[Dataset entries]

* * *

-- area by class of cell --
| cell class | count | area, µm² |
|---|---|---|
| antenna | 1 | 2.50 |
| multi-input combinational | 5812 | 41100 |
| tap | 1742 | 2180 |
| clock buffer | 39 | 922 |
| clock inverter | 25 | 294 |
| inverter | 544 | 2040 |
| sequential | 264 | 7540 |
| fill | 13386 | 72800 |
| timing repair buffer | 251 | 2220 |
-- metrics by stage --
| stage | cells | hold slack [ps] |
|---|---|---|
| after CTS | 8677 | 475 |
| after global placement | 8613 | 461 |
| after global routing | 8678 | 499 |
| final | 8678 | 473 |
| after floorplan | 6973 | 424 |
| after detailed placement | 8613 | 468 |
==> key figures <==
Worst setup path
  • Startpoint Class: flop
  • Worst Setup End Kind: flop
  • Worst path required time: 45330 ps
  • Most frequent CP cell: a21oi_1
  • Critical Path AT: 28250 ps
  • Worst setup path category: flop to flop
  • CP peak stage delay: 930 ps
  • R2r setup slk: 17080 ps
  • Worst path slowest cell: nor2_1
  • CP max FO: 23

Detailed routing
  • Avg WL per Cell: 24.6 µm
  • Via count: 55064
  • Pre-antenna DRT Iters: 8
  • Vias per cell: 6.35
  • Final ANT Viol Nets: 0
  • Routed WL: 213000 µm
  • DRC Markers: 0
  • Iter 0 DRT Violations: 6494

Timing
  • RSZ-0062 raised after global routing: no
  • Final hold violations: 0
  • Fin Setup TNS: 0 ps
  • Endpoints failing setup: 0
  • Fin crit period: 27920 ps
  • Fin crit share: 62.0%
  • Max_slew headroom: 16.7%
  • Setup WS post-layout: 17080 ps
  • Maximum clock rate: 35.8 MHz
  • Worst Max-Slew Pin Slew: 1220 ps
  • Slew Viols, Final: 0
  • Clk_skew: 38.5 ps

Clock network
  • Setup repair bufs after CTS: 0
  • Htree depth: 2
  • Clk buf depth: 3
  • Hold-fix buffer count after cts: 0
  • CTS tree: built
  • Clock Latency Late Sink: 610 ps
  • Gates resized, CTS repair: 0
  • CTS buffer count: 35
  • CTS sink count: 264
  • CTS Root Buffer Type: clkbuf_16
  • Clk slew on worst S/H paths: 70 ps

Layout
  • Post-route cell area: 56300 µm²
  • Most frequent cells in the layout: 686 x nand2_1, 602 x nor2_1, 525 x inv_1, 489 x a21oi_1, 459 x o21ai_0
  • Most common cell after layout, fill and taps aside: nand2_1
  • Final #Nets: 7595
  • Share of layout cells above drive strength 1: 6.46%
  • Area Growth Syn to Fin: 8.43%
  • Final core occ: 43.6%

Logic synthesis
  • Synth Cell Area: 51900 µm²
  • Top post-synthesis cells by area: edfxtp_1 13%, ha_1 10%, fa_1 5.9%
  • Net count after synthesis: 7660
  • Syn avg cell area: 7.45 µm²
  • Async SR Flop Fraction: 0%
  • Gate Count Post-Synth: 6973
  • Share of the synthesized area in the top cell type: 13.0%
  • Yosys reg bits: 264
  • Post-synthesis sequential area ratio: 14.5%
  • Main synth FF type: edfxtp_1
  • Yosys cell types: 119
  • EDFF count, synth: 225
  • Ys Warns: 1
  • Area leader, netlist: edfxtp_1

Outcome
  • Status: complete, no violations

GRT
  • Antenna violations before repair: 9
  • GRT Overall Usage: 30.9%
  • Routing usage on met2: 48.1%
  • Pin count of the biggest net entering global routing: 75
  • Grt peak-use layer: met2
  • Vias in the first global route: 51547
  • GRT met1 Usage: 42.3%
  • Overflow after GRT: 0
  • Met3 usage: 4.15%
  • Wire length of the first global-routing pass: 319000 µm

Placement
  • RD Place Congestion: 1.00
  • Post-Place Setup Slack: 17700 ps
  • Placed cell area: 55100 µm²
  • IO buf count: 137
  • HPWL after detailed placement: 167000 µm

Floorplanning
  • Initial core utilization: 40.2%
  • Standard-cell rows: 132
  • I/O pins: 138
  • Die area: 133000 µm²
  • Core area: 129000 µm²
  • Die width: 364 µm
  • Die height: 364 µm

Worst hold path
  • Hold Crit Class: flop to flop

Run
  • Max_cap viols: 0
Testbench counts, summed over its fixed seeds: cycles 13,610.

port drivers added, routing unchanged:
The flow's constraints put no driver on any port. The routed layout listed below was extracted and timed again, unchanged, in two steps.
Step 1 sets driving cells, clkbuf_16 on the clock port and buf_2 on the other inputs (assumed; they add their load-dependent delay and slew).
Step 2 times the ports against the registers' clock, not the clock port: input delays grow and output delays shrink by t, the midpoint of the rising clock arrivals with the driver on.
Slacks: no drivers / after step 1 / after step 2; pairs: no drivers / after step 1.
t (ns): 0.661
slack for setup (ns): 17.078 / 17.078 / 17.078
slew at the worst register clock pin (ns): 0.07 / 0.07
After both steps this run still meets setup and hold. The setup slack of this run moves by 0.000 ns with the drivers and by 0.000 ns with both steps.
From an optimization exercise on the open Yosys and OpenROAD flow, aimed at small area and few clock cycles; shortcuts taken in it are not production practice.
Function was checked by simulation only, so behaviour that the tests miss may differ from the original.
Power figures rest on the tool's default switching activity, not on a simulated workload.

### flow/design.v
module cfb_top (
    input  wire        clk,
    input  wire        rst,
    input  wire        req_valid,
    output wire        req_ready,
    input  wire [7:0]  req_op,
    input  wire [7:0]  req_arg,
    input  wire [7:0]  req_len,
    input  wire [31:0] req_cap,
    input  wire        pl_valid,
    output wire        pl_ready,
    input  wire [7:0]  pl_data,
    output wire        rsp_valid,
    input  wire        rsp_ready,
    output reg  [7:0]  rsp_data,
    output wire        rsp_first,
    output wire        rsp_last,
    output wire        rsp_eop,
    output wire [1:0]  rsp_kind,
    output wire [2:0]  rsp_cause,
    output wire        tout_valid,
    input  wire        tout_ready,
    output reg  [7:0]  tout_data,
    output reg         tout_last,
    output wire        tin_req_valid,
    input  wire        tin_req_ready,
    output wire [4:0]  tin_req_len,
    input  wire        tin_valid,
    output wire        tin_ready,
    input  wire [7:0]  tin_data,
    input  wire        tr_valid,
    output wire        tr_ready,
    input  wire [1:0]  tr_kind,
    input  wire [5:0]  tr_count,
    input  wire [7:0]  tr_code,
    output wire [1:0]  cs_state,
    output wire [3:0]  spd_state
);
    localparam DEPTH = 128;
    localparam OP_XCHG  = 8'h01;
    localparam OP_SPEED = 8'h02;
    localparam OP_REV   = 8'h10;
    localparam OP_CSF   = 8'h11;
    localparam OP_TILE  = 8'h12;
    localparam S_IDLE  = 3'd0;
    localparam S_CSON  = 3'd1;
    localparam S_TX    = 3'd2;
    localparam S_RXREQ = 3'd3;
    localparam S_RXDAT = 3'd4;
    localparam S_CSOFF = 3'd5;
    localparam S_SPD   = 3'd6;
    localparam S_RESP  = 3'd7;
    localparam R_DONE    = 2'd0;
    localparam R_FAIL    = 2'd1;
    localparam R_TIMEOUT = 2'd2;
    localparam E_NONE    = 3'd0;
    localparam E_FAILED  = 3'd1;
    localparam E_TIMEOUT = 3'd2;
    localparam E_SHORTWR = 3'd3;
    localparam E_SHORTRD = 3'd4;
    localparam M_BUF  = 2'd0;    
    localparam M_TILE = 2'd1;
    localparam M_CSF  = 2'd2;
    localparam CS_UNKNOWN    = 2'd0;
    localparam CS_DEASSERTED = 2'd1;
    localparam CS_ASSERTED   = 2'd2;
    reg [2:0]  fsm;
    reg [1:0]  md;         
    reg        sel;        
    reg [7:0]  lrem;       
    reg [7:0]  ld;         
    reg [7:0]  rem;        
    reg [6:0]  rd;         
    reg [5:0]  cnt;        
    reg        wres;       
    reg [7:0]  hv;         
    reg [2:0]  cause;      
    reg        rhdr;       
    reg [1:0]  cs;
    reg        spd_set;
    reg [2:0]  spd;        
    reg [2:0]  preq;       
    reg [8*DEPTH-1:0] sto;
    function [7:0] rev8(input [7:0] a);
        rev8 = {a[0], a[1], a[2], a[3], a[4], a[5], a[6], a[7]};
    endfunction
    wire       rx_wr  = (fsm == S_RXDAT) && tin_valid;
    wire       rev_wr = (fsm == S_IDLE) && req_valid && (req_op == OP_REV);
    assign     pl_ready = (lrem != 8'd0) && !rx_wr;
    wire       pl_wr  = pl_valid && pl_ready;
    wire       st_we  = rx_wr || pl_wr || rev_wr;
    wire [6:0] st_wa  = rx_wr ? rd : ld[6:0];
    wire [7:0] st_wd  = rx_wr ? tin_data : pl_wr ? pl_data : req_arg;
    genvar g;
    generate for (g = 0; g < DEPTH; g = g + 1) begin : g_row
        always @(posedge clk)
            if (st_we && st_wa == g)
                sto[8*g +: 8] <= st_wd;
    end endgenerate
    wire [7:0] st_arr [0:DEPTH-1];
    generate for (g = 0; g < DEPTH; g = g + 1) begin : g_arr
        assign st_arr[g] = sto[8*g +: 8];
    end endgenerate
    wire [7:0] st_q = st_arr[rd];
    wire is_out = (fsm == S_CSON) || (fsm == S_TX) || (fsm == S_CSOFF) || (fsm == S_SPD);
    wire tx_pay = (fsm == S_TX) && (cnt != 6'd0);    
    wire pay_ok = ld != {1'b0, rd};                   
    always @* begin
        tout_data = 8'h00;
        tout_last = 1'b0;
        case (fsm)
            S_CSON: begin
                tout_last = (cnt[1:0] == 2'd3);
                case (cnt[1:0])
                    2'd0: tout_data = 8'hAB;
                    2'd1: tout_data = 8'hB6;
                    2'd2: tout_data = 8'h7F;
                    default: tout_data = 8'h20;
                endcase
            end
            S_CSOFF: begin
                tout_last = (cnt[1:0] == 2'd2);
                case (cnt[1:0])
                    2'd0: tout_data = 8'hAB;
                    2'd1: tout_data = 8'hB7;
                    default: tout_data = 8'h20;
                endcase
            end
            S_SPD: begin
                tout_last = (cnt[1:0] == 2'd2);
                case (cnt[1:0])
                    2'd0: tout_data = 8'hAA;
                    2'd1: tout_data = {5'b01100, preq};
                    default: tout_data = 8'h00;
                endcase
            end
            S_TX: begin
                tout_last = tx_pay && ((cnt == 6'd31) || (rem == 8'd1));
                tout_data = tx_pay ? rev8(st_q) : 8'hA8;
            end
            default: ;
        endcase
    end
    assign tout_valid    = is_out && !wres && (!tx_pay || pay_ok);
    assign tin_req_valid = (fsm == S_RXREQ);
    assign tin_req_len   = cnt[4:0];
    assign tin_ready     = (fsm == S_RXDAT);
    assign tr_ready      = (is_out && wres) || (fsm == S_RXDAT);
    assign req_ready     = (fsm == S_IDLE);
    wire out_take = tout_valid && tout_ready;
    wire       res_ok = (tr_kind == R_DONE) && (tr_count == cnt);
    reg  [2:0] res_cause;
    always @* begin
        case (tr_kind)
            R_FAIL:    res_cause = E_FAILED;
            R_TIMEOUT: res_cause = E_TIMEOUT;
            default:   res_cause = (fsm == S_RXDAT) ? E_SHORTRD : E_SHORTWR;
        endcase
    end
    wire [7:0] res_val = (tr_kind == R_FAIL)    ? tr_code :
                         (tr_kind == R_TIMEOUT) ? 8'd0 : {2'b00, tr_count};
    wire       first_err = (cause == E_NONE) && !res_ok;
    wire tile_a8  = (cnt == 6'd0);
    wire tile_eop = !tile_a8 && ((cnt == 6'd31) || (rem == 8'd1));
    assign rsp_valid = (fsm == S_RESP) && (lrem == 8'd0);
    assign rsp_first = rhdr;
    assign rsp_kind  = (cause != E_NONE) ? 2'd2 : {1'b0, md == M_TILE};
    assign rsp_cause = cause;
    assign rsp_last  = rhdr ? ((cause != E_NONE) || (hv == 8'd0)) :
                       (md == M_TILE) ? (!tile_a8 && (rem == 8'd1)) : (hv == 8'd1);
    assign rsp_eop   = (md == M_TILE) && tile_eop;
    always @* begin
        if (rhdr)
            rsp_data = hv;
        else if (md == M_CSF) begin
            case ({sel, hv[2:0]})
                4'b1100: rsp_data = 8'hAB;
                4'b1011: rsp_data = 8'hB6;
                4'b1010: rsp_data = 8'h7F;
                4'b0011: rsp_data = 8'hAB;
                4'b0010: rsp_data = 8'hB7;
                default: rsp_data = 8'h20;
            endcase
        end else if (md == M_TILE && tile_a8)
            rsp_data = 8'hA8;
        else
            rsp_data = rev8(st_q);
    end
    assign cs_state  = cs;
    assign spd_state = {spd_set, spd};
    wire [7:0] npkts = (req_len == 0) ? 8'd0 : (req_len <= 31) ? 8'd1 : (req_len <= 62) ? 8'd2 :
                       (req_len <= 93) ? 8'd3 : (req_len <= 124) ? 8'd4 : 8'd5;
    wire [7:0] keep  = (req_cap < {24'd0, req_len}) ? req_cap[7:0] : req_len;
    always @(posedge clk) begin
        if (rst) begin
            fsm     <= S_IDLE;
            md      <= M_BUF;
            sel     <= 1'b0;
            lrem    <= 8'd0;
            ld      <= 8'd0;
            rem     <= 8'd0;
            rd      <= 7'd0;
            cnt     <= 6'd0;
            wres    <= 1'b0;
            hv      <= 8'd0;
            cause   <= E_NONE;
            rhdr    <= 1'b0;
            cs      <= CS_UNKNOWN;
            spd_set <= 1'b0;
            spd     <= 3'd0;
            preq    <= 3'd0;
        end else begin
            if (pl_wr) begin
                lrem <= lrem - 8'd1;
                ld   <= ld + 8'd1;
            end
            case (fsm)
                S_IDLE: if (req_valid) begin
                    rem   <= req_len;
                    rd    <= 7'd0;
                    cnt   <= 6'd0;
                    wres  <= 1'b0;
                    rhdr  <= 1'b1;
                    cause <= E_NONE;
                    sel   <= req_arg[0];
                    md    <= M_BUF;
                    case (req_op)
                        OP_REV: begin
                            hv  <= 8'd1;
                            fsm <= S_RESP;
                        end
                        OP_CSF: begin
                            md  <= M_CSF;
                            hv  <= req_arg[0] ? 8'd4 : 8'd3;
                            fsm <= S_RESP;
                        end
                        OP_TILE: begin
                            md   <= M_TILE;
                            hv   <= npkts;
                            lrem <= req_len;
                            fsm  <= S_RESP;
                        end
                        OP_XCHG: begin
                            hv   <= keep;
                            lrem <= req_len;
                            fsm  <= S_CSON;
                        end
                        OP_SPEED: begin
                            hv   <= 8'd0;
                            preq <= req_arg[2:0];
                            fsm  <= S_SPD;
                        end
                        default: ;
                    endcase
                end
                S_CSON, S_TX, S_CSOFF, S_SPD: begin
                    if (!wres) begin
                        if (out_take) begin
                            cnt <= cnt + 6'd1;
                            if (tx_pay) begin
                                rem <= rem - 8'd1;
                                rd  <= rd + 7'd1;
                            end
                            if (tout_last)
                                wres <= 1'b1;
                        end
                    end else if (tr_valid) begin
                        wres <= 1'b0;
                        cnt  <= 6'd0;
                        if (first_err) begin
                            cause <= res_cause;
                            hv    <= res_val;
                        end
                        case (fsm)
                            S_CSON: begin
                                cs  <= res_ok ? CS_ASSERTED : CS_UNKNOWN;
                                fsm <= (res_ok && rem != 8'd0) ? S_TX : S_CSOFF;
                            end
                            S_TX: begin
                                if (res_ok) begin
                                    cnt <= cnt - 6'd1;
                                    rd  <= rd - {1'b0, cnt} + 7'd1;
                                end
                                fsm <= res_ok ? S_RXREQ : S_CSOFF;
                            end
                            S_CSOFF: begin
                                cs  <= res_ok ? CS_DEASSERTED : CS_UNKNOWN;
                                rd  <= 7'd0;
                                fsm <= S_RESP;
                            end
                            default: begin  
                                spd_set <= res_ok;
                                spd     <= res_ok ? preq : 3'd0;
                                fsm     <= S_RESP;
                            end
                        endcase
                    end
                end
                S_RXREQ: if (tin_req_ready)
                    fsm <= S_RXDAT;
                S_RXDAT: begin
                    if (tin_valid)
                        rd <= rd + 7'd1;
                    else if (tr_valid) begin
                        cnt <= 6'd0;
                        if (first_err) begin
                            cause <= res_cause;
                            hv    <= res_val;
                        end
                        fsm <= (res_ok && rem != 8'd0) ? S_TX : S_CSOFF;
                    end
                end
                S_RESP: if (rsp_valid && rsp_ready) begin
                    if (rhdr)
                        rhdr <= 1'b0;
                    else if (md == M_TILE) begin
                        if (tile_a8)
                            cnt <= 6'd1;
                        else begin
                            rd  <= rd + 7'd1;
                            rem <= rem - 8'd1;
                            cnt <= tile_eop ? 6'd0 : cnt + 6'd1;
                        end
                    end else begin
                        rd <= rd + 7'd1;
                        hv <= hv - 8'd1;
                    end
                    if (rsp_last) begin
                        ld  <= 8'd0;
                        fsm <= S_IDLE;
                    end
                end
                default: fsm <= S_IDLE;
            endcase
        end
    end
endmodule
### flow/run.sh
#!/bin/bash
# synth_recipe.tcl (not shown) runs the flow's synth.tcl, then flattens the netlist and writes it again
# the make line also repeats each setting of config.mk as NAME=value (left out here)
make -C /OpenROAD-flow-scripts/flow DESIGN_CONFIG=/design/flow/config.mk WORK_HOME=/design/flow/orfs CLKGATE_MAP_FILE= SYNTH_SCRIPT=/design/flow/synth_recipe.tcl finish
### flow/config.mk
export PLATFORM = sky130hd
export DESIGN_NAME = cfb_top
export DESIGN_NICKNAME = cfb_top
export VERILOG_FILES = /design/flow/design.v
export SDC_FILE = /design/flow/constraint.sdc
export NUM_CORES = 4
export LEC_CHECK = 0
export CAP_MARGIN = 20
export CORE_MARGIN = 2
export CORE_UTILIZATION = 40
export CTS_BUF_LIST = sky130_fd_sc_hd__clkbuf_8
export CTS_CLUSTER_DIAMETER = 60
export CTS_CLUSTER_SIZE = 15
export PLACE_DENSITY = 0.6
export SLEW_MARGIN = 20
### flow/constraint.sdc
create_clock -name core_clock -period 10.0 [get_ports {clk}]
set_input_delay 2.0000 -clock core_clock [delete_from_list [all_inputs] [get_ports {clk}]]
set_output_delay 2.0000 -clock core_clock [all_outputs]
set_load 0.01 [all_outputs]
==> metrics.log <==
[metrics] GRT met2 Usage: 53.0%
[metrics] Setup-failing EPs final: 0
[metrics] post-route worst setup slack: 643 ps
[metrics] layout cells sized above 1: 13.6%
[metrics] area growth from synthesis to layout: 13.3%
[metrics] via count of the first global-routing pass: 31,903
[metrics] Worst Hold Margin: 455 ps
[metrics] width of the die: 341 µm
[metrics] final hold vios: 0
[metrics] First-pass DRT Iterations: 8
[metrics] share of Yosys cell area claimed by the top area cell type: 67.5%
[metrics] Overall Power: 10.4 mW
[metrics] die area: 0.117 mm²
[metrics] Vias: 35,926
[metrics] root buffer cell: sky130_fd_sc_hd__clkbuf_8
[metrics] count of H-tree levels built during CTS: 3
[metrics] WHS Endpoint: spd_set
[metrics] crit path time final: 9360 ps
[metrics] launch point of the worst reg-to-reg path: fsm[0]
[metrics] most used flip-flop cell after synthesis: sky130_fd_sc_hd__edfxtp_1
[metrics] netlist area before placement: 0.0456 mm²
[metrics] R2R Setup Slk: 4760 ps
[metrics] initial antenna violation count: 27
[metrics] Worst Clk Skew: 107 ps
[metrics] # clock sinks: 1,089
[metrics] starting DRC count in detailed routing: 7,762
[metrics] timing-limited maximum frequency: 107 MHz
[metrics] top cells by area, synth: sky130_fd_sc_hd__edfxtp_1 (68%), sky130_fd_sc_hd__a22oi_1 (4.4%), sky130_fd_sc_hd__and3_1 (3.2%)
[metrics] met3 GRT Util: 15.5%
[metrics] GR Util All Layers: 38.2%
[metrics] max-slew violation count: 0
[metrics] cell leakage power: 17.1 nW
[metrics] global routing met1 resource utilization: 48.5%
[metrics] Wirelength per Cell: 45.3 µm
[metrics] mean number of vias per cell: 7.15
[metrics] postcts setup bufs: 0
[metrics] core region area: 0.113 mm²
[metrics] synth unique cells: 83
[metrics] outcome: complete, no violations
[metrics] transition time at the pin with the least slew margin: 1310 ps
[metrics] worst endpoint required time: 8000 ps
[metrics] first-pass GRT wire length: 297,000 µm
[metrics] Initial Util: 40.4%
[metrics] Yosys warnings: 1
[metrics] critical hold path startpoint: spd_set
[metrics] final net count: 3,599
[metrics] fraction of the cycle the final worst path needs: 93.6%
[metrics] fraction of the yosys area taken by sequential cells: 70.4%
[metrics] critical path fanouts, max: 128
[metrics] overall overflow remaining after global route: 0
[metrics] async set or reset register ratio after synthesis: 0%
[metrics] Num CTS Buffers: 97
[metrics] number of top-level design ports: 140
[metrics] number of synthesized register bits: 1,089
[metrics] unrepaired setup endpoints after global routing: no
[metrics] average instance area after synthesis: 13.9 µm²
[metrics] RD Place Congestion: 1.08
[metrics] largest net degree at the start of global routing: 129
[metrics] reg2reg end: sto[258]
[metrics] count of fill cells added during filler insertion: 10,083
[metrics] worst hold path depth: 2
[metrics] Clock transition at path regs: 80 ps
[metrics] DPL Wire Length: 151,000 µm
[metrics] Post-Syn Instances: 3,286
[metrics] category of the most critical setup path: flop to primary output
[metrics] Register-to-Register Path Depth: 9
[metrics] post-detailed-routing wire length: 228,000 µm
[metrics] power per cell area: 202 mW/mm²
[metrics] peak supply drop: 0.000264 V
[metrics] number of gates given a new drive strength after cts: 0
[metrics] post-route ant nets: 0
[metrics] TritonCTS clock tree: built
[metrics] Clock Latency Late Sink: 880 ps
[metrics] cts-stage hold buffer count: 0
[metrics] DRC violation count after routing: 0
[metrics] Tightest Hold Check Type: flop to flop
[metrics] cell accounting for the most synthesized area: sky130_fd_sc_hd__edfxtp_1
[metrics] crit end category: primary output
[metrics] Post-Place Worst Slack: 1960 ps
[metrics] critical path arrival: 7360 ps
[metrics] post-route insts no fill: 5,025
[metrics] die height: 341 µm
[metrics] number of enable flip-flop cells after synthesis: 1,024
[metrics] highest-utilization routing layer at the global route stage: met2
[metrics] max cap viols: 0
[metrics] dpl cells: 4,858
[metrics] Std-Cell Rows: 123
[metrics] setup TNS: 0 ps
[metrics] worst slew slack as a fraction of its limit: 12.7%
[metrics] type of element launching the critical path: flop
[metrics] number of buffers between clock root and the deepest sink: 3
[metrics] number of buffers added on ports: 139
[metrics] net count after synthesis: 3,422
[Yosys cell counts (72+ instances only)]
| library cell | instances |
|---|---|
| sky130_fd_sc_hd__edfxtp_1 | 1024 |
| sky130_fd_sc_hd__nor2_1 | 277 |
| sky130_fd_sc_hd__a22oi_1 | 267 |
| sky130_fd_sc_hd__and3_1 | 235 |
| sky130_fd_sc_hd__clkbuf_1 | 191 |
| sky130_fd_sc_hd__nand3_1 | 123 |
| sky130_fd_sc_hd__a32oi_1 | 115 |
| sky130_fd_sc_hd__nand2_1 | 113 |
| sky130_fd_sc_hd__nand4_1 | 85 |
| sky130_fd_sc_hd__a21oi_1 | 82 |
| sky130_fd_sc_hd__a2111oi_0 | 72 |
[sequential cells by signal (all words and copies together) (netlist names)]
signal	count
sto	1024
cs	2
sel	1
rem	8
cnt	6
fsm	3
ld	8
spd	3
rhdr	1
hv	8
md	2
cause	3
wres	1
spd_set	1
rd	7
preq	3
lrem	8
[placed cells by master, fill, tap and decap left out, types with 65 or more instances in the layout]
| cell | n |
|---|---|
| sky130_fd_sc_hd__a22oi_1 | 267 |
| sky130_fd_sc_hd__buf_4 | 159 |
| sky130_fd_sc_hd__edfxtp_1 | 1024 |
| sky130_fd_sc_hd__nand4_1 | 85 |
| sky130_fd_sc_hd__o21ai_0 | 65 |
| sky130_fd_sc_hd__nor2_1 | 181 |
| sky130_fd_sc_hd__a21oi_1 | 82 |
| sky130_fd_sc_hd__and3_1 | 235 |
| sky130_fd_sc_hd__nor2_2 | 80 |
| sky130_fd_sc_hd__a2111oi_0 | 66 |
| sky130_fd_sc_hd__clkbuf_8 | 98 |
| sky130_fd_sc_hd__nand3_1 | 123 |
| sky130_fd_sc_hd__nand2_1 | 103 |
| sky130_fd_sc_hd__a32oi_1 | 115 |
| sky130_fd_sc_hd__clkdlybuf4s50_1 | 138 |
[through the flow]
stage	util, %	area (µm²)
after floorplan	-	45600
after global placement	44.0	49600
after detailed placement	44.1	49700
after CTS	45.7	51400
after global routing	45.8	51600
final	45.8	51600
[cell families after synthesis]
kind of cell / after synthesis / synth area share [%]
flops: 1089 / 70.4
simple gates: 1084 / 12.8
compound gates: 737 / 12.0
buf+inv: 272 / 2.35
fa+ha+maj: 39 / 1.09
xor+xnor: 38 / 0.731
mux: 27 / 0.648
[power breakdown]
group          total, mW  switching, mW  internal [mW]
registers           5.74         0.0961           5.64
clock network       2.65           1.68          0.977
logic               2.05           1.56          0.493
total               10.4           3.33           7.11
[per-layer routing]
| metal | share of wire [%] | up-vias |
|---|---|---|
| li1 | - | 13507 |
| met1 | 35 | 17857 |
| met2 | 41 | 3683 |
| met3 | 16 | 859 |
| met4 | 8.7 | 20 |
| met5 | 0.12 | - |
[how the worst max path moves through the flow]
stage / start / to / slack [ps] / depth (start not counted)
floorplan: rd[0] / tout_data[6] / 4440 / 11
global placement: rd[5] / tout_data[5] / 1490 / 10
detailed placement: rd[0] / rsp_data[0] / 1960 / 12
CTS: rd[0] / rsp_data[0] / 1070 / 12
global route: rd[0] / rsp_data[1] / 870 / 13
finish: rd[2] / rsp_data[1] / 640 / 11
[area by class of cell]
cell class / instances / area (µm²) / area share, %
diodes: 16 / 40.0 / 0.0776
repair buffers: 306 / 2690 / 5.21
clock buffers: 98 / 1350 / 2.61
clock inverters: 47 / 397 / 0.769
multi-input cells: 1925 / 13000 / 25.3
well taps: 1500 / 1880 / 3.64
inverters: 44 / 165 / 0.320
flip-flops and latches: 1089 / 32100 / 62.1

* * *

- Your goal
From the records above, repeat exactly the lines from the one with "Viols, Final: 0" through the one with "area: 56300 µm²", both included.

- Written answer
  • Slew Viols, Final: 0
  • Clk_skew: 38.5 ps

Clock network
  • Setup repair bufs after CTS: 0
  • Htree depth: 2
  • Clk buf depth: 3
  • Hold-fix buffer count after cts: 0
  • CTS tree: built
  • Clock Latency Late Sink: 610 ps
  • Gates resized, CTS repair: 0
  • CTS buffer count: 35
  • CTS sink count: 264
  • CTS Root Buffer Type: clkbuf_16
  • Clk slew on worst S/H paths: 70 ps

Layout
  • Post-route cell area: 56300 µm²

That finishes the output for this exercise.